In late 2023, Governor Wayan Koster announced the closure of the Suwung Landfill (TPA) in Denpasar, citing overcapacity and pollution. He urged residents to “manage their own waste” rather than rely on Suwung. While aligned with Law 18/2008’s call for local reduction, the sudden directive left regencies and villages scrambling. Without adequate composting or recycling, much waste risks being burned in open pits, dumped in rivers or left to rot, creating worsening air, water and health conditions.

Bali has tried before. Governor Regulation 97/2018 banned single-use plastic bags, straws and polystyrene. Studies suggest it cut household plastic-bag use by about 57 percent, forcing retailers to adapt. Yet enforcement gaps remain: plastic bags still appear among the top items in river cleanups. Groups like Sungai Watch have had to install more than 180 floating barriers, intercepting over 1 million kilograms of plastic before it reaches the sea.

Integrated Waste Processing Sites (TPST) in Denpasar were meant to ease pressure. But the flagship TPST Kesiman Kertalangu and others drew odor complaints, temporary shutdowns and fines for underperformance, pushing more waste back to Suwung before its closure. Periodic landfill fires at Suwung degraded air quality and forced emergency responses, further eroding public trust.

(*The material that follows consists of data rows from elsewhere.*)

### src/hw/rtl/bta_pkg.sv
// ----------------------------------------------------------------------------
// bta_pkg
// Shared types, constants and helpers for the binary to ASCII number converter.
// ----------------------------------------------------------------------------
package bta_pkg;

  // Default sizes, handed to the top level as parameter defaults.
  localparam int BUF_LEN_DEF    = 12;
  localparam int VALUE_BITS_DEF = 32;

  // Fixed field widths.
  localparam int OP_W   = 2;
  localparam int MIN_W  = 7;
  localparam int CHAR_W = 8;
  localparam int LEN_W  = 4;

  // Binary coded decimal correction: a digit of five or more gets three added
  // before the shift.
  localparam logic [3:0] BCD_ADJ_MIN = 4'd5;
  localparam logic [3:0] BCD_ADJ     = 4'd3;
  localparam logic [3:0] DEC_RADIX   = 4'd10;

  // ASCII characters used in the text.
  localparam logic [CHAR_W-1:0] CH_ZERO  = 8'h30;
  localparam logic [CHAR_W-1:0] CH_MINUS = 8'h2D;
  localparam logic [CHAR_W-1:0] CH_X     = 8'h78;
  localparam logic [CHAR_W-1:0] CH_UPPER_A = 8'h41;

  // Conversion selector.
  typedef enum logic [OP_W-1:0] {
    OP_SIGNED   = 2'd0,
    OP_PADDED   = 2'd1,
    OP_UNSIGNED = 2'd2,
    OP_HEX      = 2'd3
  } op_e;

  // Sequencer states.
  typedef enum logic [1:0] {
    ST_IDLE,
    ST_DABBLE,
    ST_NORM,
    ST_EMIT
  } state_e;

  // Commands to the shared shift unit.
  typedef enum logic [2:0] {
    CMD_NONE,
    CMD_LOAD_DEC,
    CMD_LOAD_HEX,
    CMD_DABBLE,
    CMD_SHIFT
  } cmd_e;

  // Control bundle from the sequencer to the shift unit.
  typedef struct packed {
    cmd_e cmd;
    logic negate;
  } unit_ctrl_t;

  // Number of decimal digits of the largest unsigned word of the given width.
  function automatic int dec_digits(input int bits);
    return ((bits * 1233) >> 12) + 1;
  endfunction

  // Uppercase hexadecimal glyph of one digit.
  function automatic logic [CHAR_W-1:0] glyph(input logic [3:0] digit);
    logic [CHAR_W-1:0] wide;
    wide = {4'h0, digit};
    if (digit < DEC_RADIX) begin
      return CH_ZERO + wide;
    end else begin
      return CH_UPPER_A + wide - {4'h0, DEC_RADIX};
    end
  endfunction

endpackage

### src/hw/rtl/bta_if.sv
// ----------------------------------------------------------------------------
// bta_if
// Request channels of the converter: the word to convert and the characters.
// ----------------------------------------------------------------------------

// Conversion request channel.
interface bta_in_if #(
  parameter int VALUE_BITS = bta_pkg::VALUE_BITS_DEF
);
  logic                         valid;
  logic                         ready;
  logic [bta_pkg::OP_W-1:0]     operation;
  logic [VALUE_BITS-1:0]        value;
  logic [bta_pkg::MIN_W-1:0]    min_digits;

  modport source (output valid, output operation, output value, output min_digits,
                  input ready);
  modport sink   (input valid, input operation, input value, input min_digits,
                  output ready);
endinterface

// Character channel, one request per character.
interface bta_out_if;
  logic                         valid;
  logic                         ready;
  logic [bta_pkg::CHAR_W-1:0]   character;
  logic                         is_last;
  logic [bta_pkg::LEN_W-1:0]    length;

  modport source (output valid, output character, output is_last, output length,
                  input ready);
  modport sink   (input valid, input character, input is_last, input length,
                  output ready);
endinterface

### src/hw/rtl/bta_shift_unit.sv
// ----------------------------------------------------------------------------
// bta_shift_unit
// Shared digit register with a shift-add-3 step, a digit shift and loads.
// ----------------------------------------------------------------------------
module bta_shift_unit #(
  parameter int VALUE_BITS = bta_pkg::VALUE_BITS_DEF
) (
  input  logic                    clk_i,
  input  bta_pkg::unit_ctrl_t     ctrl_i,
  input  logic [VALUE_BITS-1:0]   value_i,
  output logic [3:0]              top_digit_o
);

  localparam int NDIG = bta_pkg::dec_digits(VALUE_BITS);
  localparam int DW   = 4 * NDIG;

  logic [DW-1:0]         dig_q, dig_d;
  logic [VALUE_BITS-1:0] bin_q, bin_d;
  logic [DW-1:0]         adj;
  logic [VALUE_BITS-1:0] mag;

  // Each decimal digit is corrected on its own before the shift.
  always_comb begin
    for (int i = 0; i < NDIG; i++) begin
      if (dig_q[4*i +: 4] >= bta_pkg::BCD_ADJ_MIN) begin
        adj[4*i +: 4] = dig_q[4*i +: 4] + bta_pkg::BCD_ADJ;
      end else begin
        adj[4*i +: 4] = dig_q[4*i +: 4];
      end
    end
  end

  // Magnitude of a negative word, formed as an unsigned number.
  assign mag = ctrl_i.negate ? (~value_i + VALUE_BITS'(1)) : value_i;

  // Next value of the digit and binary registers.
  always_comb begin
    dig_d = dig_q;
    bin_d = bin_q;
    case (ctrl_i.cmd)
      bta_pkg::CMD_LOAD_DEC: begin
        dig_d = '0;
        bin_d = mag;
      end
      bta_pkg::CMD_LOAD_HEX: begin
        dig_d = DW'(value_i);
      end
      bta_pkg::CMD_DABBLE: begin
        dig_d = {adj[DW-2:0], bin_q[VALUE_BITS-1]};
        bin_d = {bin_q[VALUE_BITS-2:0], 1'b0};
      end
      bta_pkg::CMD_SHIFT: begin
        dig_d = {dig_q[DW-5:0], 4'h0};
      end
      default: begin
        dig_d = dig_q;
      end
    endcase
  end

  // Working registers carry payload only.
  always_ff @(posedge clk_i) begin
    dig_q <= dig_d;
    bin_q <= bin_d;
  end

  assign top_digit_o = dig_q[DW-1 -: 4];

endmodule

### src/hw/rtl/bta_ctrl.sv
// ----------------------------------------------------------------------------
// bta_ctrl
// Sequencer: runs the conversion, strips leading zeros and emits characters.
// ----------------------------------------------------------------------------
module bta_ctrl #(
  parameter int BUF_LEN    = bta_pkg::BUF_LEN_DEF,
  parameter int VALUE_BITS = bta_pkg::VALUE_BITS_DEF
) (
  input  logic                        clk_i,
  input  logic                        rst_ni,
  input  logic                        in_valid_i,
  output logic                        in_ready_o,
  input  bta_pkg::op_e                op_i,
  input  logic                        value_msb_i,
  input  logic [bta_pkg::MIN_W-1:0]   min_digits_i,
  output logic                        out_valid_o,
  input  logic                        out_ready_i,
  output logic [bta_pkg::CHAR_W-1:0]  character_o,
  output logic                        is_last_o,
  output logic [bta_pkg::LEN_W-1:0]   length_o,
  input  logic [3:0]                  top_digit_i,
  output bta_pkg::unit_ctrl_t         unit_ctrl_o
);

  localparam int NDIG = bta_pkg::dec_digits(VALUE_BITS);
  localparam int NMAX = (NDIG > BUF_LEN) ? NDIG : BUF_LEN;
  localparam int NW   = $clog2(NMAX + 1);
  localparam int BCW  = $clog2(VALUE_BITS + 1);

  bta_pkg::state_e state_q, state_d;
  bta_pkg::op_e    op_q, op_d;
  logic            neg_q, neg_d;
  logic            trim_q, trim_d;
  logic [NW-1:0]   min_q, min_d;
  logic [NW-1:0]   cap_q, cap_d;
  logic [NW-1:0]   cnt_q, cnt_d;
  logic [NW-1:0]   pre_q, pre_d;
  logic [NW-1:0]   len_q, len_d;
  logic [NW-1:0]   k_q, k_d;
  logic [BCW-1:0]  bitcnt_q, bitcnt_d;

  logic            neg_in;
  logic [NW-1:0]   min_clamped;
  logic [NW-1:0]   pad;
  logic [NW-1:0]   pre_n;
  logic            strip;

  // Sign of the incoming word for the two signed conversions.
  assign neg_in = ((op_i == bta_pkg::OP_SIGNED) || (op_i == bta_pkg::OP_PADDED)) &&
                  value_msb_i;

  // Minimum digit count, clamped to two below the buffer length.
  assign min_clamped = (min_digits_i > bta_pkg::MIN_W'(BUF_LEN - 2)) ?
                       NW'(BUF_LEN - 2) : NW'(min_digits_i);

  // Leading zeros go, and so do digits that would overflow the buffer. Once a
  // significant digit has been cut off the top, zeros stay unless they overflow.
  assign strip = ((cnt_q > NW'(1)) && (top_digit_i == 4'h0) && !trim_q) ||
                 (cnt_q > cap_q);

  // Zero padding up to the minimum digit count.
  assign pad = ((op_q == bta_pkg::OP_PADDED) && (min_q > cnt_q)) ? (min_q - cnt_q) : '0;

  assign pre_n = (op_q == bta_pkg::OP_HEX) ? NW'(2) : (NW'(neg_q) + pad);

  // State register.
  always_ff @(posedge clk_i or negedge rst_ni) begin
    if (!rst_ni) begin
      state_q <= bta_pkg::ST_IDLE;
    end else begin
      state_q <= state_d;
    end
  end

  // Per-request working registers.
  always_ff @(posedge clk_i) begin
    op_q     <= op_d;
    neg_q    <= neg_d;
    trim_q   <= trim_d;
    min_q    <= min_d;
    cap_q    <= cap_d;
    cnt_q    <= cnt_d;
    pre_q    <= pre_d;
    len_q    <= len_d;
    k_q      <= k_d;
    bitcnt_q <= bitcnt_d;
  end

  // Next state and unit commands.
  always_comb begin
    state_d            = state_q;
    op_d               = op_q;
    neg_d              = neg_q;
    trim_d             = trim_q;
    min_d              = min_q;
    cap_d              = cap_q;
    cnt_d              = cnt_q;
    pre_d              = pre_q;
    len_d              = len_q;
    k_d                = k_q;
    bitcnt_d           = bitcnt_q;
    unit_ctrl_o.cmd    = bta_pkg::CMD_NONE;
    unit_ctrl_o.negate = neg_in;
    in_ready_o         = 1'b0;
    out_valid_o        = 1'b0;
    unique case (state_q)
      bta_pkg::ST_IDLE: begin
        in_ready_o = 1'b1;
        if (in_valid_i) begin
          op_d   = op_i;
          neg_d  = neg_in;
          trim_d = 1'b0;
          min_d  = min_clamped;
          if (op_i == bta_pkg::OP_HEX) begin
            unit_ctrl_o.cmd = bta_pkg::CMD_LOAD_HEX;
            cnt_d           = NW'(NDIG);
            cap_d           = NW'(BUF_LEN - 3);
            state_d         = bta_pkg::ST_NORM;
          end else begin
            unit_ctrl_o.cmd = bta_pkg::CMD_LOAD_DEC;
            bitcnt_d        = BCW'(VALUE_BITS);
            cap_d           = NW'(BUF_LEN - 1) - NW'(neg_in);
            state_d         = bta_pkg::ST_DABBLE;
          end
        end
      end
      bta_pkg::ST_DABBLE: begin
        unit_ctrl_o.cmd = bta_pkg::CMD_DABBLE;
        bitcnt_d        = bitcnt_q - BCW'(1);
        if (bitcnt_q == BCW'(1)) begin
          cnt_d   = NW'(NDIG);
          state_d = bta_pkg::ST_NORM;
        end
      end
      bta_pkg::ST_NORM: begin
        if (strip) begin
          unit_ctrl_o.cmd = bta_pkg::CMD_SHIFT;
          cnt_d           = cnt_q - NW'(1);
          if ((cnt_q > cap_q) && (top_digit_i != 4'h0)) begin
            trim_d = 1'b1;
          end
        end else begin
          pre_d   = pre_n;
          len_d   = pre_n + cnt_q;
          k_d     = '0;
          state_d = bta_pkg::ST_EMIT;
        end
      end
      bta_pkg::ST_EMIT: begin
        out_valid_o = 1'b1;
        if (out_ready_i) begin
          if (k_q >= pre_q) begin
            unit_ctrl_o.cmd = bta_pkg::CMD_SHIFT;
          end
          k_d = k_q + NW'(1);
          if (is_last_o) begin
            state_d = bta_pkg::ST_IDLE;
          end
        end
      end
      default: begin
        state_d = bta_pkg::ST_IDLE;
      end
    endcase
  end

  // Character selection: prefix, sign or padding first, then the digits.
  always_comb begin
    if (k_q < pre_q) begin
      if (op_q == bta_pkg::OP_HEX) begin
        character_o = (k_q == '0) ? bta_pkg::CH_ZERO : bta_pkg::CH_X;
      end else if (neg_q && (k_q == '0)) begin
        character_o = bta_pkg::CH_MINUS;
      end else begin
        character_o = bta_pkg::CH_ZERO;
      end
    end else begin
      character_o = bta_pkg::glyph(top_digit_i);
    end
  end

  assign is_last_o = (k_q == (len_q - NW'(1)));
  assign length_o  = len_q[bta_pkg::LEN_W-1:0];

endmodule

### src/hw/rtl/binary_to_ascii_number_core.sv
// Sequence: a decimal request is loaded and runs VALUE_BITS shift-add-3 steps, then
// strips leading digits one at a time (up to NDIG-1) before it sends its characters,
// each held until the receiver takes it; hex requests skip the shift-add-3.
// Throughput: one request at a time; ready stays low until the last character is taken.
// Reset: asynchronous, active low; clears the sequencer to idle, nothing else is kept.
// ----------------------------------------------------------------------------
// binary_to_ascii_number_core
// Converts a word to signed, zero-padded or unsigned decimal, or to hex text
// with a 0x prefix, and sends the characters most significant first.
// ----------------------------------------------------------------------------
module binary_to_ascii_number_core #(
  parameter int BUF_LEN    = bta_pkg::BUF_LEN_DEF,
  parameter int VALUE_BITS = bta_pkg::VALUE_BITS_DEF
) (
  input  logic      clk_i,
  input  logic      rst_ni,
  bta_in_if.sink    in_i,
  bta_out_if.source out_o
);

  bta_pkg::unit_ctrl_t unit_ctrl;
  logic [3:0]          top_digit;

  // Sequencer.
  bta_ctrl #(
    .BUF_LEN    (BUF_LEN),
    .VALUE_BITS (VALUE_BITS)
  ) u_ctrl (
    .clk_i        (clk_i),
    .rst_ni       (rst_ni),
    .in_valid_i   (in_i.valid),
    .in_ready_o   (in_i.ready),
    .op_i         (bta_pkg::op_e'(in_i.operation)),
    .value_msb_i  (in_i.value[VALUE_BITS-1]),
    .min_digits_i (in_i.min_digits),
    .out_valid_o  (out_o.valid),
    .out_ready_i  (out_o.ready),
    .character_o  (out_o.character),
    .is_last_o    (out_o.is_last),
    .length_o     (out_o.length),
    .top_digit_i  (top_digit),
    .unit_ctrl_o  (unit_ctrl)
  );

  // Shared shift-add-3 and digit shift unit.
  bta_shift_unit #(
    .VALUE_BITS (VALUE_BITS)
  ) u_shift_unit (
    .clk_i       (clk_i),
    .ctrl_i      (unit_ctrl),
    .value_i     (in_i.value),
    .top_digit_o (top_digit)
  );

  // The block never takes a request while characters are being sent.
  assert property (@(posedge clk_i) disable iff (!rst_ni)
    !(in_i.ready && out_o.valid))
    else $error("request accepted while characters are pending");

  // After the last character is taken the block is ready again.
  assert property (@(posedge clk_i) disable iff (!rst_ni)
    (out_o.valid && out_o.ready && out_o.is_last) |=> in_i.ready)
    else $error("not ready after the last character");

  // A character that is not the last is followed by another one.
  assert property (@(posedge clk_i) disable iff (!rst_ni)
    (out_o.valid && out_o.ready && !out_o.is_last) |=> out_o.valid)
    else $error("text ended before its last character");

endmodule

### src/flat_wrapper.sv
// flat-port wrapper written by rule: the top's interface ports become plain ports
module binary_to_ascii_number_core_flat 
#(
  parameter int BUF_LEN    = bta_pkg::BUF_LEN_DEF,
  parameter int VALUE_BITS = bta_pkg::VALUE_BITS_DEF
)
  (clk_i, rst_ni, in_i_valid, in_i_operation, in_i_value, in_i_min_digits, in_i_ready, out_o_valid, out_o_character, out_o_is_last, out_o_length, out_o_ready);
  bta_in_if #(.VALUE_BITS(VALUE_BITS)) in_i_i ();
  bta_out_if out_o_i ();
  input  logic clk_i;
  input  logic rst_ni;
  input wire logic [$bits(in_i_i.valid)-1:0] in_i_valid;
  input wire logic [$bits(in_i_i.operation)-1:0] in_i_operation;
  input wire logic [$bits(in_i_i.value)-1:0] in_i_value;
  input wire logic [$bits(in_i_i.min_digits)-1:0] in_i_min_digits;
  output wire logic [$bits(in_i_i.ready)-1:0] in_i_ready;
  output wire logic [$bits(out_o_i.valid)-1:0] out_o_valid;
  output wire logic [$bits(out_o_i.character)-1:0] out_o_character;
  output wire logic [$bits(out_o_i.is_last)-1:0] out_o_is_last;
  output wire logic [$bits(out_o_i.length)-1:0] out_o_length;
  input wire logic [$bits(out_o_i.ready)-1:0] out_o_ready;
  assign in_i_i.valid = in_i_valid;
  assign in_i_i.operation = in_i_operation;
  assign in_i_i.value = in_i_value;
  assign in_i_i.min_digits = in_i_min_digits;
  assign in_i_ready = in_i_i.ready;
  assign out_o_valid = out_o_i.valid;
  assign out_o_character = out_o_i.character;
  assign out_o_is_last = out_o_i.is_last;
  assign out_o_length = out_o_i.length;
  assign out_o_i.ready = out_o_ready;
  binary_to_ascii_number_core #(.BUF_LEN(BUF_LEN), .VALUE_BITS(VALUE_BITS)) u_core (.clk_i(clk_i), .rst_ni(rst_ni), .in_i(in_i_i), .out_o(out_o_i));
endmodule
### config.mk
export PLATFORM = sky130hd
export DESIGN_NAME = binary_to_ascii_number_core_flat
export DESIGN_NICKNAME = d
export VERILOG_FILES = /design/src/hw/rtl/bta_pkg.sv /design/src/hw/rtl/bta_if.sv /design/src/hw/rtl/bta_shift_unit.sv /design/src/hw/rtl/bta_ctrl.sv /design/src/hw/rtl/binary_to_ascii_number_core.sv /design/src/flat_wrapper.sv
export SDC_FILE = /design/constraint.sdc
export NUM_CORES = 1
export LEC_CHECK = 0
export BUFFER_PORTS_ARGS = -buffer_cell sky130_fd_sc_hd__buf_2
export CAP_MARGIN = 20
export CORE_ASPECT_RATIO = 2
export CORE_MARGIN = 5
export CORE_UTILIZATION = 30
export DETAILED_ROUTE_END_ITERATION = 10
export SYNTH_ARGS = -nofsm -noshare
export SYNTH_HDL_FRONTEND = slang
export SYNTH_HIERARCHICAL = 1
export SYNTH_SLANG_ARGS = --single-unit
### constraint.sdc
create_clock -name clk_i -period 4.3 [get_ports clk_i]
set_clock_uncertainty 0.05 [all_clocks]
set_input_delay 0.43 -clock clk_i [delete_from_list [all_inputs] [get_ports clk_i]]
set_output_delay 0.43 -clock clk_i [all_outputs]
set_load 0.005 [all_outputs]
==> impl_metrics.env <==
export IMPL_outcome="completed"
export IMPL_ys_seq_area_frac=0.428
export IMPL_cap_violations=0
export IMPL_max_freq_mhz=285
export IMPL_layout_common_cells="104 x edfxtp_1, 71 x nand2_1, 58 x buf_2, 58 x a21oi_1"
export IMPL_cp_data_arrival_time_ns=3.57
export IMPL_gp_congestion=0.804
export IMPL_synth_area_leader_cell="edfxtp_1"
export IMPL_ios=60
export IMPL_hold_path_class="in -> reg"
export IMPL_min_period_ns=3.50
export IMPL_dpl_cell_area_um2=8050
export IMPL_antenna_found_initial=0
export IMPL_synth_ff_type="edfxtp_1"
export IMPL_post_dp_hpwl_um=13300
export IMPL_routed_wl_um=17600
export IMPL_drt_initial_drc_count=368
export IMPL_vdd_drop_max_v=0.000171
export IMPL_synth_async_reset_ratio=0.0189
export IMPL_port_buffers=58
export IMPL_cp_required_ns=4.37
export IMPL_cts_root_buf="clkbuf_16"
export IMPL_criticalPathCategory="reg -> reg"
export IMPL_dp_slack_ns=0.817
export IMPL_setup_violations=0
export IMPL_diodes=0
export IMPL_slew_viol_final=0
export IMPL_synth_cell_types=59
export IMPL_synthesis_area_um2=7410
export IMPL_cts_clk_slew_worst_paths_ns=0.08
export IMPL_cts_buffer_depth=2
export IMPL_hold_viol=0
export IMPL_synth_seq_cells=106
export IMPL_netlist_instances=741
export IMPL_nets=884
export IMPL_antenna_left=0
export IMPL_insertion_delay_ns=0.37
export IMPL_synth_edf_count=104
export IMPL_synth_area_leaders="edfxtp_1 42%, ha_1 8.3%, xor2_1 4.3%"
export IMPL_final_common_cell="edfxtp_1"
export IMPL_grt_start_max_net_pins=52
export IMPL_drive_above_1_share=0.144
export IMPL_post_route_period_util=0.815
export IMPL_dr_pass1_iters=4
export IMPL_gr_total_overflow=0
export IMPL_syn_area_per_cell_um2=10.0
export IMPL_coreArea_um2=24400
export IMPL_power_leakage_nw=3.41
export IMPL_num_rows=81
export IMPL_wl_per_cell_um=15.7
export IMPL_start_util=0.304
export IMPL_post_cts_buffers=0
export IMPL_slew_headroom=0.330
export IMPL_reg2reg_slack_ns=0.80
export IMPL_grt_use_total=0.130
export IMPL_dieHeight_um=232
export IMPL_vias=5548
export IMPL_yosysTopAreaCellShare=0.421
export IMPL_drcViolationCount=0
export IMPL_area_growth_pct=13.3
export IMPL_fillers=2503
export IMPL_worst_setup_path_end_kind="register"
export IMPL_grt_first_pass_wirelength_um=28800
export IMPL_post_drt_via_cell_ratio=4.93
export IMPL_dieWidth_um=121
export IMPL_grt_pass1_vias=5739
export IMPL_worst_slack_ns=0.797
export IMPL_synth_nets=837
export IMPL_cts_made_buffers=9
export IMPL_cts_max_level=3
export IMPL_tns_ns=0
export IMPL_power_density_nw_per_um2=255
export IMPL_path_max_fanout=6
export IMPL_tritoncts="built"
export IMPL_startpoint_type="register"
export IMPL_rsz0062_at_grt="false"
export IMPL_fin_area_um2=8400
export IMPL_cts_sinks=106
export IMPL_dieArea_um2=28200
export IMPL_yosysWarnings=6
export IMPL_worst_slew_pin_slew_ns=1.00
## power by group
part / internal, W / total, W / switching, W
clock network: 0.000518 / 0.000926 / 0.000408
logic: 0.0000407 / 0.000104 / 0.0000628
registers: 0.00112 / 0.00112 / 0
## through the flow
stage / cells / util / total power (W) / hold slack (ns)
final: 1125 / 0.344 / 0.00215 / 0.239
after global routing: 1125 / 0.344 / 0.00222 / 0.236
after CTS: 1124 / 0.343 / 0.00217 / 0.239
after detailed placement: 1107 / 0.330 / 0.00124 / 0.178
after global placement: 1107 / 0.330 / 0.00124 / 0.174
after floorplan: 741 / - / 0.00119 / 0.0844
## cell usage after synthesis, types with 15 or more instances
cell,n
clkbuf_1,23
mux2i_1,26
o21ai_0,55
a21oi_1,58
edfxtp_1,104
nand2b_1,16
ha_1,49
nor3b_1,18
nand2_1,72
nor2_1,47
xor2_1,36
o31ai_1,15
inv_1,55
xnor2_1,27
## worst paths after layout
kind	from	end	depth (start not counted)
worst max-delay path	u_core/u_ctrl/cnt_q[0]$_SDFFCE_PN0P_	u_core/u_ctrl/length_o[3]$_DFFE_PP_	14
worst min-delay path	in_i_operation[1]	u_core/u_ctrl/op_q[1]$_DFFE_PP_	1
worst max register to register	u_core/u_ctrl/cnt_q[0]$_SDFFCE_PN0P_	u_core/u_ctrl/length_o[3]$_DFFE_PP_	14
worst min register to register	u_core/u_shift_unit/bin_q[5]$_DFFE_PP_	u_core/u_shift_unit/bin_q[6]$_DFFE_PP_	2
max in group asynchronous	rst_ni	u_core/u_ctrl/state_q[1]$_DFFE_PN0P_	2
min in group asynchronous	rst_ni	u_core/u_ctrl/state_q[0]$_DFFE_PN0P_	2
## critical path: stages (launching register included)
cell,delay [ns]
edfxtp_1,0.50
ha_1,0.24
inv_1,0.07
fa_1,0.20
nand3_1,0.13
a2111oi_4,0.41
nor2b_1,0.18
ha_1,0.18
ha_1,0.22
nand2b_1,0.19
ha_1,0.30
a21o_1,0.18
a21oi_1,0.17
xnor2_1,0.16
xnor2_1,0.08
## layout make-up
| cell class | instances | area [µm²] | area share |
|---|---|---|---|
| Clock buffer | 9 | 225 | 0.0268 |
| Clock inverter | 7 | 100 | 0.0119 |
| Inverter | 55 | 206 | 0.0246 |
| Multi-Input combinational cell | 547 | 3900 | 0.464 |
| Sequential cell | 106 | 3170 | 0.378 |
| Tap cell | 332 | 415 | 0.0494 |
| Timing Repair Buffer | 69 | 383 | 0.0456 |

Since Feb. 14, 2024, Bali has charged a Rp150,000 (about US$10) tourism levy to fund culture and environmental protection. Implementation has been uneven, only about a third of visitors reportedly paid, but the principle is sound: those who enjoy Bali’s beauty should help preserve it.

Trash is not just an eyesore. It is a health risk, stagnant water in litter becomes a mosquito habitat and a cultural affront. Plastic tangled in ceremonial offerings is painful for Balinese who see purity as integral to ritual. In 2024, Badung Regency, home to Canggu and Seminyak, reported a 100 percent rise in dengue cases, Gianyar (Ubud) also recorded high totals. Cleanliness is not only next to godliness, it is disease prevention.

Can ecotourism be part of the fix? Yes, if Bali uses its legal framework, community willpower and tourism revenue. First, enforce Law 18/2008. The government must provide infrastructure. Closing Suwung without alternatives contradicts the law. Composting, recycling and sanitary landfills must be coordinated before shifting the burden to households. Second, ring-fence the levy. Dedicate the Rp150,000 fee to a transparent fund for source-separation bins, village composting and river-barrier maintenance. Publish results monthly.

Third, demand “zero-leakage” from tourism. Hotels, beach clubs and dive operators must separate organics, recyclables and residuals, ban open burning and prove licensed pickups. Compliance should bring incentives, violations penalties. Fourth, fix TPST operations. Publish contracts, odor-control upgrades and independent audits. If operators fail, replace them. With around 68 percent of Bali’s waste biodegradable, anaerobic digestion and composting can cut methane and odors while producing fertilizer.

Fifth, scale refill systems. Phase out small-format PET water bottles (less than 1 liter) in tourism zones and install refill stations at airports, ports and attractions to tackle a top river pollutant. Sixth, let us empower traditional (adat) institutions. Give adat villages authority and revenue shares to run waste cooperatives, hire local pickers safely and enforce customary sanctions (awig-awig) for littering. And finally, partner with the cleaners. Support groups like Sungai Watch with funding, open data and integration into eco-itineraries so visitors help keep Bali beautiful.

Bali does not have to choose between prosperity and purity. The challenge is matching urgency with infrastructure so the Island of the Gods remains worthy of its name for residents, for visitors and for the generations yet to come.